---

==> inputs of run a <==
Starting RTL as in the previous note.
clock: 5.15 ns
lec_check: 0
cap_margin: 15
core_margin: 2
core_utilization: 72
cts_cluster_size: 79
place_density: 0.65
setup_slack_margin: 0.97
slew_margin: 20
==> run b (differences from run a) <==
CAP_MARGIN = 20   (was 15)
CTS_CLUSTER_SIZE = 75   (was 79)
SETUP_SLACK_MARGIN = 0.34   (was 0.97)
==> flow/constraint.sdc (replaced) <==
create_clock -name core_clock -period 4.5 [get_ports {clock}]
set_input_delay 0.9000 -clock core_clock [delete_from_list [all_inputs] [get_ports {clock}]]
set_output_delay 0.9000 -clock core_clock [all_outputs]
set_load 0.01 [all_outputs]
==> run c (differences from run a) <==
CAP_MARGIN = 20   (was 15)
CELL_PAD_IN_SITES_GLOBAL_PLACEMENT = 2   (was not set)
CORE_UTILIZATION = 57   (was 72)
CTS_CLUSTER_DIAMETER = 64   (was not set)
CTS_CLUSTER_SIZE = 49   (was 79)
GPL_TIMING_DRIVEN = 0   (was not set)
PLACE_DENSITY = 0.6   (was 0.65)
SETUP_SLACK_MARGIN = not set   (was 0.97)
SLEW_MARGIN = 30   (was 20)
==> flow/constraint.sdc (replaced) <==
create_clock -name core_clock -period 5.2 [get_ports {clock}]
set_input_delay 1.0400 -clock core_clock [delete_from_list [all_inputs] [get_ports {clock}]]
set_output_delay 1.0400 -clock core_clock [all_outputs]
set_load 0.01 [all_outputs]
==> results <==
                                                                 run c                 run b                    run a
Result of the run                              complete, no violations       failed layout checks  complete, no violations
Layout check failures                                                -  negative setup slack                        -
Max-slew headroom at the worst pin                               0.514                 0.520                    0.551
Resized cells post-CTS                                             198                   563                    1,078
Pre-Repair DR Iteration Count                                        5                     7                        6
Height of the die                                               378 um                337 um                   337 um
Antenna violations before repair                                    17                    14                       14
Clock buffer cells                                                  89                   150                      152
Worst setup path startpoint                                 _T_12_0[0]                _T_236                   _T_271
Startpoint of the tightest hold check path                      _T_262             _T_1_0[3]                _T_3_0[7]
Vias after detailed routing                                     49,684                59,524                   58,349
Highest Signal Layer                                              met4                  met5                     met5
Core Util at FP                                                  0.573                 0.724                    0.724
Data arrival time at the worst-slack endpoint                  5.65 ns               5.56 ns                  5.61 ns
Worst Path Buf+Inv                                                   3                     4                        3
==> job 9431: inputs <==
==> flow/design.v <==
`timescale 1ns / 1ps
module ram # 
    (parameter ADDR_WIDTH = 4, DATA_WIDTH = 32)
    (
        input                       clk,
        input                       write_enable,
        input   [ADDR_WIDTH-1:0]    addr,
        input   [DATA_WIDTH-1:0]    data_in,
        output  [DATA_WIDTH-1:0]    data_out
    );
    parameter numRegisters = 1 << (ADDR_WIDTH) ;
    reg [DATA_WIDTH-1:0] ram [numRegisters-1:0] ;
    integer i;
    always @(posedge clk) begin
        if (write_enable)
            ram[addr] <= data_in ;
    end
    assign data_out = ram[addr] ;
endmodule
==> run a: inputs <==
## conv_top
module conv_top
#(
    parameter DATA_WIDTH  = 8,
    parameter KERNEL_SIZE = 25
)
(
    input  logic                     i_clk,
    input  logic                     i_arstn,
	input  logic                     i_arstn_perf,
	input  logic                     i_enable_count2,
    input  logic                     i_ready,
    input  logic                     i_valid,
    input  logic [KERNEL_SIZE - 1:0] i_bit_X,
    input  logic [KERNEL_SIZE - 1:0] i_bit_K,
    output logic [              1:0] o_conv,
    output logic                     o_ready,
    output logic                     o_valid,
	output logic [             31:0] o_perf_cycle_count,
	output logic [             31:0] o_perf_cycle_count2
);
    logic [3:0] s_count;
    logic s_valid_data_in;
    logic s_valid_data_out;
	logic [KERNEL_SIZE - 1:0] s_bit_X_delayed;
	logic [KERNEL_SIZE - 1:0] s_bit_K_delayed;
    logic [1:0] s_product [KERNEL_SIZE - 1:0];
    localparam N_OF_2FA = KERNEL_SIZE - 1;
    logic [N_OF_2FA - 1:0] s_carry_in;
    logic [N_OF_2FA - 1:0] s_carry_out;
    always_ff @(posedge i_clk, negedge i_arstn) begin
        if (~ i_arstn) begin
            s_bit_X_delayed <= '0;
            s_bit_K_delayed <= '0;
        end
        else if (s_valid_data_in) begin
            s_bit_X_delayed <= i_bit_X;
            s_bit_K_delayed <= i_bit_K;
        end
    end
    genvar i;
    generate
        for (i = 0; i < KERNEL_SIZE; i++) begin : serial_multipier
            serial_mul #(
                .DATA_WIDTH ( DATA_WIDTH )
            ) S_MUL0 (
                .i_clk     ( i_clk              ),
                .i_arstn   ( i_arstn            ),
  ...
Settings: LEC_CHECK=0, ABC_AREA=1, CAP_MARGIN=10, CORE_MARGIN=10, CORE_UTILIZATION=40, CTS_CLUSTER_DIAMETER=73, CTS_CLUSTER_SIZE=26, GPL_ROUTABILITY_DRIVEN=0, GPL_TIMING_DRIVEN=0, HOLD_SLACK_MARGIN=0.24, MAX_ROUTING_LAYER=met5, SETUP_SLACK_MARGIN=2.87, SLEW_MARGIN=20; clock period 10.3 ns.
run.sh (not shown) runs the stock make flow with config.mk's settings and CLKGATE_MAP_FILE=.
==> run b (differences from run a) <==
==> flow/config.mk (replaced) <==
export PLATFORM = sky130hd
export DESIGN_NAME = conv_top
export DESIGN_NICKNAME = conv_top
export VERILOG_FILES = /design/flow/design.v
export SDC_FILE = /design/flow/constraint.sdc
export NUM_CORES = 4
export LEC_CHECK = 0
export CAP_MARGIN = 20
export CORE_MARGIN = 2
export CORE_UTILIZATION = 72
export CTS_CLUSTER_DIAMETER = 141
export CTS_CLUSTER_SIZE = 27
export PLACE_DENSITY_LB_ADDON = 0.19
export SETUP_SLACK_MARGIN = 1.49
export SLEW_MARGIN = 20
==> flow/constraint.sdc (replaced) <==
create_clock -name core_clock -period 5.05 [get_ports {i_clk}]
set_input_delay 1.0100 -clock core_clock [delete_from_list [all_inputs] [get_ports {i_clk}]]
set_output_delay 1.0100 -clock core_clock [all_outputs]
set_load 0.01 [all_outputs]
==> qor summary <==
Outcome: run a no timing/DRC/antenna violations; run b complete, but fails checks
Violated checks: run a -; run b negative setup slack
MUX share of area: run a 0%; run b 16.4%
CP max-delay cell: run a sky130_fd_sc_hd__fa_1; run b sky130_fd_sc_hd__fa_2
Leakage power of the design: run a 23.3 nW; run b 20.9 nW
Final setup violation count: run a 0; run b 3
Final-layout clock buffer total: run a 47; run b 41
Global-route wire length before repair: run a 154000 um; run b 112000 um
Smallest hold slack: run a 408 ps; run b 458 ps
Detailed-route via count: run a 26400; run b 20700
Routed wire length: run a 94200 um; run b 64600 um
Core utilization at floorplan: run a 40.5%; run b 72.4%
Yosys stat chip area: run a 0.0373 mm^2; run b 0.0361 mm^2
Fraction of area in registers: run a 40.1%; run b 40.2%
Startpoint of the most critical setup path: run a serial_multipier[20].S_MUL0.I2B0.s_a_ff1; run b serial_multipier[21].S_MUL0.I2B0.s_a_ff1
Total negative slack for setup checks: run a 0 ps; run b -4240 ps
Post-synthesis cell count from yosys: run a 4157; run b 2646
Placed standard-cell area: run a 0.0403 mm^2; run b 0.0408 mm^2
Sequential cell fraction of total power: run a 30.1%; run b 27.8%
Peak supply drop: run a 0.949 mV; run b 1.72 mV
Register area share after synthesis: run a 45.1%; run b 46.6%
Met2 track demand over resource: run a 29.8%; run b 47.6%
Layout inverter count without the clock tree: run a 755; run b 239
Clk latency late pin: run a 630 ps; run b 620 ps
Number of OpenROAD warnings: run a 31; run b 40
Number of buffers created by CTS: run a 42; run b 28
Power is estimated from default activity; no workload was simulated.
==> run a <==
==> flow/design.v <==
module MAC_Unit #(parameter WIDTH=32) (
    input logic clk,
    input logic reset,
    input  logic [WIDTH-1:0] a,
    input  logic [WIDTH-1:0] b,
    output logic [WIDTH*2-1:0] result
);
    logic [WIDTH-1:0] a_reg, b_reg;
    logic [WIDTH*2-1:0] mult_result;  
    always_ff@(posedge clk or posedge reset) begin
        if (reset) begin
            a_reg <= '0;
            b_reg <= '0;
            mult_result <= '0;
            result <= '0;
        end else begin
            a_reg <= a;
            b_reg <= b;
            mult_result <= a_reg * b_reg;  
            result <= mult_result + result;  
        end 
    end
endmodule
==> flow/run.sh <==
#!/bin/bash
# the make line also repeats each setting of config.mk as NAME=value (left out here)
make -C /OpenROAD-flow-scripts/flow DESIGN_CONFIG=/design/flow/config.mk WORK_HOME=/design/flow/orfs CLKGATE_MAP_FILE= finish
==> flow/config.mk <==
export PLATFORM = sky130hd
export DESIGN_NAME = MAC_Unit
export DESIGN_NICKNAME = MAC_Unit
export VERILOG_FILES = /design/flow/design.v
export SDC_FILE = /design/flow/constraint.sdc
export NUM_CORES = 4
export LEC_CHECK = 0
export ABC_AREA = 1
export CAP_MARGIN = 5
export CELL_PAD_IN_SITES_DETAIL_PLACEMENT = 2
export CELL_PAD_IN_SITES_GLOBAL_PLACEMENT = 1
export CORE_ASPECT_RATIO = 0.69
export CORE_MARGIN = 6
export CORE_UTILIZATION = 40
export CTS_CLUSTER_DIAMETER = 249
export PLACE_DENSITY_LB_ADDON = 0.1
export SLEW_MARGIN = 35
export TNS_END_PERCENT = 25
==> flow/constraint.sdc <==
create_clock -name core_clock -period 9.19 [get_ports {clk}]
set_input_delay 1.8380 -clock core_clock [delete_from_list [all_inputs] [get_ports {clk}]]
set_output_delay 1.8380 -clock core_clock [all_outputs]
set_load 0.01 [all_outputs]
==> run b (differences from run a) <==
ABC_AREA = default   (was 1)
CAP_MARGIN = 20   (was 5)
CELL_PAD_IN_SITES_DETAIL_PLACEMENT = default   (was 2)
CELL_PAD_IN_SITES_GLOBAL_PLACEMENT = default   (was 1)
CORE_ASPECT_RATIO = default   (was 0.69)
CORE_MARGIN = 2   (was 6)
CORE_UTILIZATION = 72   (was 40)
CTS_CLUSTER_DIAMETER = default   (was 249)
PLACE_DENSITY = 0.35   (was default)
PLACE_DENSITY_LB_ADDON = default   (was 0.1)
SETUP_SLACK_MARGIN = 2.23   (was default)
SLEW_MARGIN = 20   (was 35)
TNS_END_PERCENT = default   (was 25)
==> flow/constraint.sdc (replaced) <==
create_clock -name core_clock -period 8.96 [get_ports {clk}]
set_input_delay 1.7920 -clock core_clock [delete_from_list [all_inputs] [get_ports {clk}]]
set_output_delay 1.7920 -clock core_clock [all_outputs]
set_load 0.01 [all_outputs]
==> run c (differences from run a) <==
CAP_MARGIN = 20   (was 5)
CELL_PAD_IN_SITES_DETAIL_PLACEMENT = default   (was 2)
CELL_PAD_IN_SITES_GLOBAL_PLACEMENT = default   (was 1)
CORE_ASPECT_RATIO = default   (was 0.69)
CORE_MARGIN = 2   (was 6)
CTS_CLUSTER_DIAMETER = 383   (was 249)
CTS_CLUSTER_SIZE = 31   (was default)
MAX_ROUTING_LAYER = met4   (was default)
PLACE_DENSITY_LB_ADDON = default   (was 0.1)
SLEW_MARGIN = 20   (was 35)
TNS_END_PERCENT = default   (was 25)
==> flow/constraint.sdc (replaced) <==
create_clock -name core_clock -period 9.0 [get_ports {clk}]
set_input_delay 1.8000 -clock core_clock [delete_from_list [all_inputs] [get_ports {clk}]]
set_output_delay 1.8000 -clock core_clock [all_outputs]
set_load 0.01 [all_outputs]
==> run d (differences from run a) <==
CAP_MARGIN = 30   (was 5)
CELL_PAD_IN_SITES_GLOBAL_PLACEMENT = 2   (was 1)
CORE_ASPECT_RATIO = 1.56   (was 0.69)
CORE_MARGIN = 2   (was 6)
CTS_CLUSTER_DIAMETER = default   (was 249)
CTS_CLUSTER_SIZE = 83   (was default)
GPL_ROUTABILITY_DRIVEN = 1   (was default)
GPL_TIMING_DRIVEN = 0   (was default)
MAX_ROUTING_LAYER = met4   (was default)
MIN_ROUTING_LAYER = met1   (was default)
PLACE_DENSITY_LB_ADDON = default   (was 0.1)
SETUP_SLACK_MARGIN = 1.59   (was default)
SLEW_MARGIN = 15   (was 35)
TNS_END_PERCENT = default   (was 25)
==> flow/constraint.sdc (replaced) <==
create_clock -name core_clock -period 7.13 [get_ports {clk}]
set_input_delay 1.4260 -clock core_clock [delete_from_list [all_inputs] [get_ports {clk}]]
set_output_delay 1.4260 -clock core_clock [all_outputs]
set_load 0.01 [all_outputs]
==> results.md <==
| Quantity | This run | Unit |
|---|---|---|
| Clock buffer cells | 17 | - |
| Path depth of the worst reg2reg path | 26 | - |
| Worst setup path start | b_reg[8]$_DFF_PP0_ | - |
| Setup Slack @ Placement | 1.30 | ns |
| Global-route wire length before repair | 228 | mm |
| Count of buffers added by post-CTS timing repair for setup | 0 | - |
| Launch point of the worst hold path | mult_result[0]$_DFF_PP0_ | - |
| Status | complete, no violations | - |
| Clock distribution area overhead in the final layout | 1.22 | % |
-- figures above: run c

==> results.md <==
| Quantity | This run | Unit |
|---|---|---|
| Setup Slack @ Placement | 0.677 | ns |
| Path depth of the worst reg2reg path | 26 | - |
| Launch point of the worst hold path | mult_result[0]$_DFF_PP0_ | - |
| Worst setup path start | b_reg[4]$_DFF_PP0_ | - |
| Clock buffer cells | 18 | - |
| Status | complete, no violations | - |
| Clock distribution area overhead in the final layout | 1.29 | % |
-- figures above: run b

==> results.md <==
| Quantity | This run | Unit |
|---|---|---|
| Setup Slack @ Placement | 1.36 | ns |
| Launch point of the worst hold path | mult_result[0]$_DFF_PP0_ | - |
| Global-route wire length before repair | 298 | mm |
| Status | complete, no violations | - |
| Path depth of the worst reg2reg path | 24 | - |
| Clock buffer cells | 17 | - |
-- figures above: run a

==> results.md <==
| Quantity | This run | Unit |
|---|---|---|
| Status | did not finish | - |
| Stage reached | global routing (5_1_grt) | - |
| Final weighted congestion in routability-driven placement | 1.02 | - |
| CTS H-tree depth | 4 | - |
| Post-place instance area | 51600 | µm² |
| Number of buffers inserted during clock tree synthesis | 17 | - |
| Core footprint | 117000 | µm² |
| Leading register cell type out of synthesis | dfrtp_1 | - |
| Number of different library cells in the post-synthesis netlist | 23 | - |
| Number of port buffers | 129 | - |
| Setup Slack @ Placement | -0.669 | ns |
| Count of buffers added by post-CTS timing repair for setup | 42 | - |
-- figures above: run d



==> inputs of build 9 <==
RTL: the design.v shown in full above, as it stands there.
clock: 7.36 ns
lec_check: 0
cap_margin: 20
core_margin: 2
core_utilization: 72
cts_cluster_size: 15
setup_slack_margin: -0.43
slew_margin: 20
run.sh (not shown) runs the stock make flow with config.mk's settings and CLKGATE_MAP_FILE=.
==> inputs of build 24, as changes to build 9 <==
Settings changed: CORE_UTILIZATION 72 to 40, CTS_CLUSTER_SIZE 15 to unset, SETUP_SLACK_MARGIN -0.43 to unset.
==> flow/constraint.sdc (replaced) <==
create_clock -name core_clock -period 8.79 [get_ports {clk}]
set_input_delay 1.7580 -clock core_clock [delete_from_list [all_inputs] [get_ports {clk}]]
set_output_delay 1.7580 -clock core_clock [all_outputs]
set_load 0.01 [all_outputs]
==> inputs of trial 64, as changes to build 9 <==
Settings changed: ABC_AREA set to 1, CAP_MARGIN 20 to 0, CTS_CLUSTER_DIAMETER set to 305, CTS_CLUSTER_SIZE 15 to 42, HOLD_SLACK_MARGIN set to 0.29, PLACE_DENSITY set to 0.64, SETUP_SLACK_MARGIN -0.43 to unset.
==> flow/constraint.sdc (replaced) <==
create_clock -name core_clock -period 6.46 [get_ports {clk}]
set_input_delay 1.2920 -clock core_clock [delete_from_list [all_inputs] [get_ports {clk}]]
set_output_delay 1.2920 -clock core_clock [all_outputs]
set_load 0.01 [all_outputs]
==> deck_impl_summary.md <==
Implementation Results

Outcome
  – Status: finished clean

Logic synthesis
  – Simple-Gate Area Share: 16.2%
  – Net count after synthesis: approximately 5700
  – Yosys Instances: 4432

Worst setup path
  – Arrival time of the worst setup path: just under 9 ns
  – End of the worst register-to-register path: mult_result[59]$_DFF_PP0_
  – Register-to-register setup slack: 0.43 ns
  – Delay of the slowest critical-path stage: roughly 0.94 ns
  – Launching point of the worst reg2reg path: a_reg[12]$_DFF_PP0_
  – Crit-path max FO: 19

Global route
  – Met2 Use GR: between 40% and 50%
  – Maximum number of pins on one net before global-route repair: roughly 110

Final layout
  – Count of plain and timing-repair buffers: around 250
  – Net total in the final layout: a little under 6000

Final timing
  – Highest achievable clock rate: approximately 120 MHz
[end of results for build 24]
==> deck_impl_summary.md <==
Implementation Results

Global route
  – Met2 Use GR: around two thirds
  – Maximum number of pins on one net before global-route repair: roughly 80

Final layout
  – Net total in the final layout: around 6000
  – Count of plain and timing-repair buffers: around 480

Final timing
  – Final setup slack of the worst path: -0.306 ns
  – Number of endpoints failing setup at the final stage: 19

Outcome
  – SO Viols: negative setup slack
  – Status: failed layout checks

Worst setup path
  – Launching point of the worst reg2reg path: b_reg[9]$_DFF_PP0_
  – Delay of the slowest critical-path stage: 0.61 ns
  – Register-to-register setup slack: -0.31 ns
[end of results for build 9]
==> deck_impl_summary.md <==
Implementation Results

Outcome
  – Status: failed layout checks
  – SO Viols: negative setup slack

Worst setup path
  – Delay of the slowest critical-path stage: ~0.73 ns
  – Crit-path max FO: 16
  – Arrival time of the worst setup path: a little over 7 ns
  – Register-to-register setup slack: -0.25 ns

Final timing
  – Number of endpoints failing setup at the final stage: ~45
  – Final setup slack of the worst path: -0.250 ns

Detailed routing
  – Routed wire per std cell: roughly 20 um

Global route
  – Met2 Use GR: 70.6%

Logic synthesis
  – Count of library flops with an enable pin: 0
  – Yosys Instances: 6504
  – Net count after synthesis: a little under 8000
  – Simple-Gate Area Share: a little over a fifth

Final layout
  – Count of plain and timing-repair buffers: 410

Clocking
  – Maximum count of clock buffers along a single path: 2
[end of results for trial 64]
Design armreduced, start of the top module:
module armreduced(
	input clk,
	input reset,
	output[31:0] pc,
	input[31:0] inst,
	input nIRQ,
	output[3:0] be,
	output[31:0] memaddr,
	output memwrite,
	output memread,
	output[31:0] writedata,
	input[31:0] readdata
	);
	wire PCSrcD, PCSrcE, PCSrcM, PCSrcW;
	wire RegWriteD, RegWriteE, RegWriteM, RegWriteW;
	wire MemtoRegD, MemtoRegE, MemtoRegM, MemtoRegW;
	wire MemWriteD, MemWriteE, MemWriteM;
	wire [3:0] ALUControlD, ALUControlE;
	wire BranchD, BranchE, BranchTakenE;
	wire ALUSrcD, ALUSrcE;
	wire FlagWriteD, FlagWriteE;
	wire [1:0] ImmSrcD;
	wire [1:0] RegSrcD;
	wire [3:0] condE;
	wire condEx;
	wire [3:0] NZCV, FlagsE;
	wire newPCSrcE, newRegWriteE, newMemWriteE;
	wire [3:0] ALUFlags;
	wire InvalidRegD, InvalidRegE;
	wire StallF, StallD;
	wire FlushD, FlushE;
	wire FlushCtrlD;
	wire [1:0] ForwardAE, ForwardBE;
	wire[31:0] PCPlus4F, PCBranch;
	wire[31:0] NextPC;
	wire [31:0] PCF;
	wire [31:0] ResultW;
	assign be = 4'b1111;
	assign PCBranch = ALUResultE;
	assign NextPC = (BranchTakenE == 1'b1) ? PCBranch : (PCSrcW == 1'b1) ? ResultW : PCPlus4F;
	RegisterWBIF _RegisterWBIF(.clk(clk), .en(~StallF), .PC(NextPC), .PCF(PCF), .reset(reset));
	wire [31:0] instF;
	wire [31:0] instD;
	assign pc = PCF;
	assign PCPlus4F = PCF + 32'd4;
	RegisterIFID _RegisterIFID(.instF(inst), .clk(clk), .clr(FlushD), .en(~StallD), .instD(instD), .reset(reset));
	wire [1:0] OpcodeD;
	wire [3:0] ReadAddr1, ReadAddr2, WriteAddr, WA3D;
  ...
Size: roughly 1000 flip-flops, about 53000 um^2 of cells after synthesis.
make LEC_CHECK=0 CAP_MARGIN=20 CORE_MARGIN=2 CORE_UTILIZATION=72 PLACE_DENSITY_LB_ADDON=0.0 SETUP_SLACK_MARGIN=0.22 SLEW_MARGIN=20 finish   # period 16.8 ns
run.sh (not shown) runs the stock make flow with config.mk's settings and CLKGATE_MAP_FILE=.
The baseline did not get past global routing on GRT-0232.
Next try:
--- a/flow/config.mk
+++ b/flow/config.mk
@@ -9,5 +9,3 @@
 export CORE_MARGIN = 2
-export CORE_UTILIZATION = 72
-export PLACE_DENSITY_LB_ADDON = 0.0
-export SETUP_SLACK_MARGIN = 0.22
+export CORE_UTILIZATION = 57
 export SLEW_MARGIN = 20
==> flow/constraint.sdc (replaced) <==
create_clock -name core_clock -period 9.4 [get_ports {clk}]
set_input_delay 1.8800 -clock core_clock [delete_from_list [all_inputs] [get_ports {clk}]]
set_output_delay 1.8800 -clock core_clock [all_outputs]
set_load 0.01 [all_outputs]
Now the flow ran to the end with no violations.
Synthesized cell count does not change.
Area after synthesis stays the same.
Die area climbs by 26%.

Required work: Look above for the line that contains "setup_slack_margin: 0.97". Starting there, transcribe every line exactly until you have copied the line that contains "Pre-Repair DR Iteration".

Response below:
setup_slack_margin: 0.97
slew_margin: 20
==> run b (differences from run a) <==
CAP_MARGIN = 20   (was 15)
CTS_CLUSTER_SIZE = 75   (was 79)
SETUP_SLACK_MARGIN = 0.34   (was 0.97)
==> flow/constraint.sdc (replaced) <==
create_clock -name core_clock -period 4.5 [get_ports {clock}]
set_input_delay 0.9000 -clock core_clock [delete_from_list [all_inputs] [get_ports {clock}]]
set_output_delay 0.9000 -clock core_clock [all_outputs]
set_load 0.01 [all_outputs]
==> run c (differences from run a) <==
CAP_MARGIN = 20   (was 15)
CELL_PAD_IN_SITES_GLOBAL_PLACEMENT = 2   (was not set)
CORE_UTILIZATION = 57   (was 72)
CTS_CLUSTER_DIAMETER = 64   (was not set)
CTS_CLUSTER_SIZE = 49   (was 79)
GPL_TIMING_DRIVEN = 0   (was not set)
PLACE_DENSITY = 0.6   (was 0.65)
SETUP_SLACK_MARGIN = not set   (was 0.97)
SLEW_MARGIN = 30   (was 20)
==> flow/constraint.sdc (replaced) <==
create_clock -name core_clock -period 5.2 [get_ports {clock}]
set_input_delay 1.0400 -clock core_clock [delete_from_list [all_inputs] [get_ports {clock}]]
set_output_delay 1.0400 -clock core_clock [all_outputs]
set_load 0.01 [all_outputs]
==> results <==
                                                                 run c                 run b                    run a
Result of the run                              complete, no violations       failed layout checks  complete, no violations
Layout check failures                                                -  negative setup slack                        -
Max-slew headroom at the worst pin                               0.514                 0.520                    0.551
Resized cells post-CTS                                             198                   563                    1,078
Pre-Repair DR Iteration Count                                        5                     7                        6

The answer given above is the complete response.